**Problem details:** Output, without alteration, the first line of the entries and each line after it, stopping with the line that contains "-- worst paths".

[Stored data]
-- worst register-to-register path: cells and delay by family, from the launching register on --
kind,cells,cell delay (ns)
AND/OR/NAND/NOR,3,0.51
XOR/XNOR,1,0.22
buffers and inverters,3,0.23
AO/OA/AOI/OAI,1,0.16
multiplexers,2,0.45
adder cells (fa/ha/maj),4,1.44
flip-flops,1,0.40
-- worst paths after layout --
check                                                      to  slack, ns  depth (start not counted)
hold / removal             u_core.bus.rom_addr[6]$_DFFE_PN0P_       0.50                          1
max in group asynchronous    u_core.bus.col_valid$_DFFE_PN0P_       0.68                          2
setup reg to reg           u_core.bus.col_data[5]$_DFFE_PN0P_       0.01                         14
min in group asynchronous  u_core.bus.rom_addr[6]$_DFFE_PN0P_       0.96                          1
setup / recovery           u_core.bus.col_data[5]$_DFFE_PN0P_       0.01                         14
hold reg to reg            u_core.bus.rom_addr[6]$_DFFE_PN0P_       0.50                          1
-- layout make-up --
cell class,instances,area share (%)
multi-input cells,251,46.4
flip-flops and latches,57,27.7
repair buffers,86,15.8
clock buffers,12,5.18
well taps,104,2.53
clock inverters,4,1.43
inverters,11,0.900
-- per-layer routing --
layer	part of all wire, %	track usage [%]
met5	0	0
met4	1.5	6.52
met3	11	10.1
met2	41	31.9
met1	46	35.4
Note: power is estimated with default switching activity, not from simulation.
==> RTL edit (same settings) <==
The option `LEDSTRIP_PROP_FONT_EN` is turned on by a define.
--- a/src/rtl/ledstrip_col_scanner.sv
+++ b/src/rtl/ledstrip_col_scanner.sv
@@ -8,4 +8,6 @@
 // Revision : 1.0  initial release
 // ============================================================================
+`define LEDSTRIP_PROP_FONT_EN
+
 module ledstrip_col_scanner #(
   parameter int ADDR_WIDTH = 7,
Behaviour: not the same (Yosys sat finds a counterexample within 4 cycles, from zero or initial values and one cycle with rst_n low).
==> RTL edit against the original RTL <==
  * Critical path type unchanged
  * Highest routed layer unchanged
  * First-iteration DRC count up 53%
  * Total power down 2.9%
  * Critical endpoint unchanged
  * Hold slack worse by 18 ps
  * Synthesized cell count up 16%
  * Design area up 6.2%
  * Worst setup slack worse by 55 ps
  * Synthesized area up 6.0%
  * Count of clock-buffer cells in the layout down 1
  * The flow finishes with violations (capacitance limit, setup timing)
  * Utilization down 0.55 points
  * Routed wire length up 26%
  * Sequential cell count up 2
**config.mk**
```make
export PLATFORM = sky130hd
export DESIGN_NAME = spi_slave_rx
export DESIGN_NICKNAME = d
export VERILOG_FILES = /design/src/rtl/spi_bridge_pkg.sv /design/src/rtl/spi_sync_edge.sv /design/src/rtl/spi_slave_rx.sv
export SDC_FILE = /design/constraint.sdc
export NUM_CORES = 1
export LEC_CHECK = 0
export BUFFER_PORTS_ARGS = -buffer_cell sky130_fd_sc_hd__buf_2
export CELL_PAD_IN_SITES_DETAIL_PLACEMENT = 0
export CELL_PAD_IN_SITES_GLOBAL_PLACEMENT = 2
export CORE_MARGIN = 1
export CORE_UTILIZATION = 38
export DETAILED_ROUTE_END_ITERATION = 12
export GPL_ROUTABILITY_DRIVEN = 1
export HOLD_SLACK_MARGIN = 0.05
export PLACE_DENSITY_LB_ADDON = 0.1
export SYNTH_ARGS = -nofsm -noshare
export SYNTH_HDL_FRONTEND = slang
export SYNTH_SLANG_ARGS = --single-unit
```
**constraint.sdc**
```tcl
create_clock -name clk_i -period 4.78 [get_ports clk_i]
set_input_delay 0.239 -clock clk_i [delete_from_list [all_inputs] [get_ports clk_i]]
set_output_delay 0.239 -clock clk_i [all_outputs]
set_load 0.05 [all_outputs]
```
## src/rtl/memory_access_ctrl.sv

```systemverilog
// Memory access controller: accepts a single read/write request, drives the
// memory interface for WAIT_CYCLES+1 cycles and returns a one-cycle ack/err.
module memory_access_ctrl #(
   parameter int              DATA_W      = 8,
   parameter int              ADDR_W      = 8,
   parameter int              WAIT_CYCLES = 2,
   parameter longint unsigned ADDR_MAX    = (64'd1 << ADDR_W) - 64'd1
) (
   input  logic              clk,
   input  logic              rst_n,
   input  logic              req,
   input  logic              we,
   input  logic [ADDR_W-1:0] addr_in,
   input  logic [DATA_W-1:0] wdata,
   output logic [DATA_W-1:0] rdata,
   output logic              ack,
   output logic              err,
   output logic              busy,
   output logic              mem_en,
   output logic              mem_we,
   output logic [ADDR_W-1:0] mem_addr,
   output logic [DATA_W-1:0] mem_wdata,
   input  logic [DATA_W-1:0] mem_rdata
);

   typedef enum logic [1:0] {
      IDLE   = 2'd0,
      ACCESS = 2'd1,
      DONE   = 2'd2
   } state_t;

   localparam logic [3:0] WAIT_LAST = 4'(WAIT_CYCLES);

   state_t     state;
   logic [3:0] cnt;
   logic       we_q;
   logic       in_range;

   assign in_range = (64'(addr_in) <= ADDR_MAX);
   assign busy     = (state != IDLE);

   // NOTE: all state and outputs update with non-blocking assignments so every
   // register sees the pre-edge values of its peers, independent of statement order.
   always_ff @(posedge clk or negedge rst_n) begin
      if (!rst_n) begin
         state     <= IDLE;
         cnt       <= 4'd0;
         we_q      <= 1'b0;
         rdata     <= '0;
         ack       <= 1'b0;
         err       <= 1'b0;
         mem_en    <= 1'b0;
         mem_we    <= 1'b0;
         mem_addr  <= '0;
         mem_wdata <= '0;
      end else begin
         ack <= 1'b0;
         err <= 1'b0;
         case (state)
            IDLE: begin
               if (req) begin
                  we_q <= we;
                  cnt  <= 4'd0;
                  if (in_range) begin
                     state     <= ACCESS;
                     mem_en    <= 1'b1;
                     mem_we    <= we;
                     mem_addr  <= addr_in;
                     mem_wdata <= wdata;
                  end else begin
                     // Out-of-range: skip the memory entirely, report at once.
                     state <= DONE;
                     ack   <= 1'b1;
                     err   <= 1'b1;
                  end
               end
            end
            ACCESS: begin
               if (cnt == WAIT_LAST) begin
                  state  <= DONE;
                  ack    <= 1'b1;
                  mem_en <= 1'b0;
                  mem_we <= 1'b0;
                  if (!we_q) rdata <= mem_rdata;
               end else begin
                  cnt <= cnt + 4'd1;
               end
            end
            DONE: begin
               state <= IDLE;
            end
            default: begin
               state <= IDLE;
            end
         endcase
      end
   end

endmodule

```
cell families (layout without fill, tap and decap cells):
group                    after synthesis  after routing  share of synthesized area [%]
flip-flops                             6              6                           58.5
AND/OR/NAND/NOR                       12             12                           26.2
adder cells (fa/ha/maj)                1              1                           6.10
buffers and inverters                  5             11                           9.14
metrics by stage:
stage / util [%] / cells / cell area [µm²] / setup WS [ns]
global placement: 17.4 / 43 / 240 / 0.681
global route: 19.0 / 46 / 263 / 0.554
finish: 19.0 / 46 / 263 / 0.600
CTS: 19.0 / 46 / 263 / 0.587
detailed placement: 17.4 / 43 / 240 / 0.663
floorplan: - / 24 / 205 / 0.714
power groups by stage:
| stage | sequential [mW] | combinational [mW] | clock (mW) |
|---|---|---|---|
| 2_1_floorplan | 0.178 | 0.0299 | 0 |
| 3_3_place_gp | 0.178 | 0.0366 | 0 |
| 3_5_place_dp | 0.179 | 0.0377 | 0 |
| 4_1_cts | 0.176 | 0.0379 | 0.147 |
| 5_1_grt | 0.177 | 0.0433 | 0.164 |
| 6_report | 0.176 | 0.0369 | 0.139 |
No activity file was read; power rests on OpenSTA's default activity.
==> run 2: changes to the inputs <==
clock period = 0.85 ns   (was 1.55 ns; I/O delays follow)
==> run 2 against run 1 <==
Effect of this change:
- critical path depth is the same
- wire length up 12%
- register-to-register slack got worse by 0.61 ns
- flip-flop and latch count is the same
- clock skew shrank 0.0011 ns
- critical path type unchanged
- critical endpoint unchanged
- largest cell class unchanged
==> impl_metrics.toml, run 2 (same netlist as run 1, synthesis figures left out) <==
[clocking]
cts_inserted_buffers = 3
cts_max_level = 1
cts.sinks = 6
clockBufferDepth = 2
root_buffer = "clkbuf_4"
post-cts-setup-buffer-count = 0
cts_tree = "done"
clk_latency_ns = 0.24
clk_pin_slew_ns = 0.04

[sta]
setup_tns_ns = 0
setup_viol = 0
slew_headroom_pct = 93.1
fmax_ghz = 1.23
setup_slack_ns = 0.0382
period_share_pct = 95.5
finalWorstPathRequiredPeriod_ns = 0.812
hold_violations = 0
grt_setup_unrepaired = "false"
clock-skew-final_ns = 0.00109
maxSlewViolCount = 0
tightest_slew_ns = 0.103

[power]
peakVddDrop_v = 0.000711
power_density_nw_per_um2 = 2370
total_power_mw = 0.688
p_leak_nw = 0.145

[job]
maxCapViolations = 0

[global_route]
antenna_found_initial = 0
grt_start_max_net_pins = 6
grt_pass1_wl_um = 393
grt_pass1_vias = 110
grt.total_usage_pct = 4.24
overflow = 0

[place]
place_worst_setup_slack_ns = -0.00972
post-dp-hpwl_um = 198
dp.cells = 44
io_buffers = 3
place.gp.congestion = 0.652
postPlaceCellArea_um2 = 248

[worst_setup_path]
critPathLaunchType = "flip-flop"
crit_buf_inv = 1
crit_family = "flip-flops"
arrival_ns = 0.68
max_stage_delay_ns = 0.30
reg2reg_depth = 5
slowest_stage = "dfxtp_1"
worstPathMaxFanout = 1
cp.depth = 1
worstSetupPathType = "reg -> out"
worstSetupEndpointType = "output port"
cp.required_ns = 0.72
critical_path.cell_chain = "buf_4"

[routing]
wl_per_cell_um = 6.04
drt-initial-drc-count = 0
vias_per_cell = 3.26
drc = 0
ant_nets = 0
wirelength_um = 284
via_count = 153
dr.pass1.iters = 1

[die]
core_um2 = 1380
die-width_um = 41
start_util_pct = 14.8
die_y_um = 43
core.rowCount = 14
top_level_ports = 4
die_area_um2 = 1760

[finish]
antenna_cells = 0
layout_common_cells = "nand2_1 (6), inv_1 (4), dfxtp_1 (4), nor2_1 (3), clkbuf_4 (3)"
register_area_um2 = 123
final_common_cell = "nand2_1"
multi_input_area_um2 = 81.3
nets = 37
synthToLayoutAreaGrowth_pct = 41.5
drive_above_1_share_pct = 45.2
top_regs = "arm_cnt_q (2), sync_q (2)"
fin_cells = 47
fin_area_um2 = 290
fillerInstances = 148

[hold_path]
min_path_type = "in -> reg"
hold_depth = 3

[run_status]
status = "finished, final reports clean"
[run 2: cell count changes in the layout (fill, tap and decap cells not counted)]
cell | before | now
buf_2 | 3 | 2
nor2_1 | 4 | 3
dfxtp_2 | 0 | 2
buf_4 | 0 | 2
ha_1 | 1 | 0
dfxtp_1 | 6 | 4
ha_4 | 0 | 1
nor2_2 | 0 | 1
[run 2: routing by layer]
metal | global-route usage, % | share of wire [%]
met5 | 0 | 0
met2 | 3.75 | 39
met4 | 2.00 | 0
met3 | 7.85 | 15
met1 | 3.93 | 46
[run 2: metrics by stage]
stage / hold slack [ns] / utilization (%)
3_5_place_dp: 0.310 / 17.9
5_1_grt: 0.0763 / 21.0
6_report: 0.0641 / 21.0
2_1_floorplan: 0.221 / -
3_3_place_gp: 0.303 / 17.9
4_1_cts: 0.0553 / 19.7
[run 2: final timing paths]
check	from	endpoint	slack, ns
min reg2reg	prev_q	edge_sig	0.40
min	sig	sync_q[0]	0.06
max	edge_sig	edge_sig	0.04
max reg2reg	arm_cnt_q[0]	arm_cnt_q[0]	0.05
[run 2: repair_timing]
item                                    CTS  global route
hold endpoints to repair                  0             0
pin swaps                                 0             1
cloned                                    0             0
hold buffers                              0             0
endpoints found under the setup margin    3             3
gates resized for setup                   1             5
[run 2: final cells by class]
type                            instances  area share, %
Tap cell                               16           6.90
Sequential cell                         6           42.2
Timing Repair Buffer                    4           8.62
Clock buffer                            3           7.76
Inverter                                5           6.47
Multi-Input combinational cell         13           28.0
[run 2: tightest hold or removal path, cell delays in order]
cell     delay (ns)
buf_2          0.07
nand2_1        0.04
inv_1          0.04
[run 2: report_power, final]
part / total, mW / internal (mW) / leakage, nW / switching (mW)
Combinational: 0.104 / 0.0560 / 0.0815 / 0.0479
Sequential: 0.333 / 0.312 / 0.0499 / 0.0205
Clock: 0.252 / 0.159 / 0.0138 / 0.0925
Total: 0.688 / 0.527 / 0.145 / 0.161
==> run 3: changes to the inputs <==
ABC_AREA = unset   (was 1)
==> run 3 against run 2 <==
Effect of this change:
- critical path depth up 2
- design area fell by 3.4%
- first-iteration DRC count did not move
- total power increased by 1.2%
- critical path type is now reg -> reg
==> src/rtl/ram_sdp_init.sv <==
// ram_sdp_init: parametrised simple-dual-port synchronous RAM.
// A self-clearing sequencer zeroes every word after each reset release.
// The read port is registered and has a one-cycle valid strobe.
// Optional build macro: RAM_OUT_REG_EN
//   When defined, an extra output register stage is added (read latency 2).
module ram_sdp_init #(
    parameter int unsigned DATA_W  = 4,
    parameter int unsigned ADDR_W  = 2,
    parameter int unsigned RDW_NEW = 0
) (
    input  logic              clk,
    input  logic              rst_n,
    input  logic              we,
    input  logic [ADDR_W-1:0] waddr,
    input  logic [DATA_W-1:0] din,
    input  logic              re,
    input  logic [ADDR_W-1:0] raddr,
    output logic [DATA_W-1:0] dout,
    output logic              dout_valid,
    output logic              init_busy,
    output logic              wr_drop
);

    localparam int unsigned DEPTH = 2 ** ADDR_W;

    typedef enum logic {
        ST_CLEAR = 1'b0,
        ST_RUN   = 1'b1
    } state_t;

    state_t            state;
    state_t            state_nxt;
    logic [ADDR_W-1:0] clr_cnt;
    logic [ADDR_W-1:0] clr_cnt_nxt;

    // Muxed memory write port: the clear sequencer owns it during CLEAR
    logic              mem_we_c;
    logic [ADDR_W-1:0] mem_waddr_c;
    logic [DATA_W-1:0] mem_wdata_c;

    // Read request accepted this cycle and the word it returns
    logic              rd_en_c;
    logic              rdw_hit_c;
    logic [DATA_W-1:0] rd_data_c;

    logic [DATA_W-1:0] mem [DEPTH];

    logic [DATA_W-1:0] dout_s1;
    logic              valid_s1;

    // State register and clear counter
    always_ff @(posedge clk or negedge rst_n) begin
        if (!rst_n) begin
            state   <= ST_CLEAR;
            clr_cnt <= '0;
        end else begin
            state   <= state_nxt;
            clr_cnt <= clr_cnt_nxt;
        end
    end

    // Next-state logic; also selects who drives the memory write port
    always_comb begin
        state_nxt   = state;
        clr_cnt_nxt = clr_cnt;
        mem_we_c    = 1'b0;
        mem_waddr_c = waddr;
        mem_wdata_c = din;
        rd_en_c     = 1'b0;
        case (state)
            ST_CLEAR: begin
                mem_we_c    = 1'b1;
                mem_waddr_c = clr_cnt;
                mem_wdata_c = '0;
                if (clr_cnt == ADDR_W'(DEPTH - 1)) begin
                    clr_cnt_nxt = '0;
                    state_nxt   = ST_RUN;
                end else begin
                    clr_cnt_nxt = clr_cnt + ADDR_W'(1);
                end
            end
            ST_RUN: begin
                mem_we_c = we;
                rd_en_c  = re;
            end
            default: begin
                state_nxt   = ST_CLEAR;
                clr_cnt_nxt = '0;
            end
        endcase
    end

    // Storage array; contents are defined by the clear sequence, not by reset
    always_ff @(posedge clk) begin
        if (mem_we_c) begin
            mem[mem_waddr_c] <= mem_wdata_c;
        end
    end

    // Same-address collision bypass selects write data when RDW_NEW is set
    always_comb begin
        rdw_hit_c = (RDW_NEW != 32'd0) && we && (waddr == raddr);
        rd_data_c = rdw_hit_c ? din : mem[raddr];
    end

    // First read stage: data holds when no read is accepted
    always_ff @(posedge clk or negedge rst_n) begin
        if (!rst_n) begin
            dout_s1  <= '0;
            valid_s1 <= 1'b0;
        end else begin
            valid_s1 <= rd_en_c;
            if (rd_en_c) begin
                dout_s1 <= rd_data_c;
            end
        end
    end

    // Busy flag tracks the state the FSM is entering
    always_ff @(posedge clk or negedge rst_n) begin
        if (!rst_n) begin
            init_busy <= 1'b1;
        end else begin
            init_busy <= (state_nxt == ST_CLEAR);
        end
    end

    // Sticky record of writes lost to the clear sequence
    always_ff @(posedge clk or negedge rst_n) begin
        if (!rst_n) begin
            wr_drop <= 1'b0;
        end else if ((state == ST_CLEAR) && we) begin
            wr_drop <= 1'b1;
        end
    end

`ifdef RAM_OUT_REG_EN
    logic [DATA_W-1:0] dout_s2;
    logic              valid_s2;

    // Second output stage delays data and strobe together
    always_ff @(posedge clk or negedge rst_n) begin
        if (!rst_n) begin
            dout_s2  <= '0;
            valid_s2 <= 1'b0;
        end else begin
            dout_s2  <= dout_s1;
            valid_s2 <= valid_s1;
        end
    end

    assign dout       = dout_s2;
    assign dout_valid = valid_s2;
`else
    assign dout       = dout_s1;
    assign dout_valid = valid_s1;
`endif

endmodule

**Answer:**
-- worst register-to-register path: cells and delay by family, from the launching register on --
kind,cells,cell delay (ns)
AND/OR/NAND/NOR,3,0.51
XOR/XNOR,1,0.22
buffers and inverters,3,0.23
AO/OA/AOI/OAI,1,0.16
multiplexers,2,0.45
adder cells (fa/ha/maj),4,1.44
flip-flops,1,0.40
-- worst paths after layout --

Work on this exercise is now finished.